Secondo Massagli, coordinatore della Segreteria Tecnica del Ministero del Lavoro:
Questo dato va letto nel contesto del mercato del lavoro complessivo, considerando anche la crisi. I giovani sono risultati estremamente sfavoriti dalla crisi, perché l’Italia è strutturata con un sistema di ammortizzatori sociali che difende chi è già nel mondo del lavoro, a discapito dei cosiddetti “outsider”, coloro che provano a entrare, come i giovani. C’è quindi un problema effettivo di disoccupazione giovanile che non è però più grave che in altri Stati europei, anche se deve essere monitorato affinché non diventi cronico. Le donne in realtà sono uscite dalla crisi con tassi di occupazione più alti dei livelli pre-crisi, seppur di poco. Questo perché con la perdita o il rischio di perdita del posto di lavoro dei mariti, molte donne sono entrate nel mondo del lavoro.
Rimangono in Italia dei divari nettissimi: uno è quello che abbiamo detto tra “insider” e “outsider”, mentre l’altro è quello tra Nord e Sud, che si riflette fortemente sui giovani e sulle donne. Per quanto riguarda queste ultime, il dato va letto in un’ottica culturale, cioè sul fatto che tendenzialmente è vero che al Sud la donna lavora di meno.

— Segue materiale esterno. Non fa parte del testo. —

File: config.mk
export PLATFORM = sky130hd
export DESIGN_NAME = adc_compute_ctrl
export DESIGN_NICKNAME = d
export VERILOG_FILES = /design/src/rtl/adc_compute_pkg.sv /design/src/rtl/adc_compute_ctrl.sv
export SDC_FILE = /design/constraint.sdc
export NUM_CORES = 1
export LEC_CHECK = 0
export BUFFER_PORTS_ARGS = -buffer_cell sky130_fd_sc_hd__buf_2
export CORE_ASPECT_RATIO = 0.8
export CORE_MARGIN = 8
export CORE_UTILIZATION = 30
export DETAILED_ROUTE_END_ITERATION = 10
export PLACE_DENSITY = 0.43
export SLEW_MARGIN = 30
export SYNTH_ARGS = -nofsm -noshare
export SYNTH_HDL_FRONTEND = slang
export SYNTH_SLANG_ARGS = --single-unit
export TNS_END_PERCENT = 20
File: constraint.sdc
create_clock -name clock -period 12.3 [get_ports clock]
set_clock_uncertainty 0.2 [all_clocks]
set_input_delay 2.46 -clock clock [delete_from_list [all_inputs] [get_ports clock]]
set_output_delay 2.46 -clock clock [all_outputs]
set_load 0.01 [all_outputs]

D’altro canto, però, questo dato andrebbe letto al netto del lavoro nero, che interessa proprio i giovani e le donne, attraverso lavori saltuari, part-time o stagionali che si prestano di più al “nero”.
Chi sono gli scoraggiati?
Dati come questo sono sempre difficili da leggere, innanzitutto perché in questo caso si tratta di interviste, in cui sono gli intervistati stessi a definirsi in questo modo, il che rende l’analisi più difficile. È ovvio però che il dato riflette le difficoltà del tessuto produttivo: se le proposte di lavoro sono di meno, è più facile che alla lunga una persona si scoraggi se vuole trovare un determinato posto di lavoro in una precisa zona geografica. In questo senso, si tratta di un fenomeno che mi aspetterei più da una popolazione adulta, che ha ormai una vita “avviata” e meno mobilità geografica. Quando invece questo dato si legge sui giovani, è più preoccupante.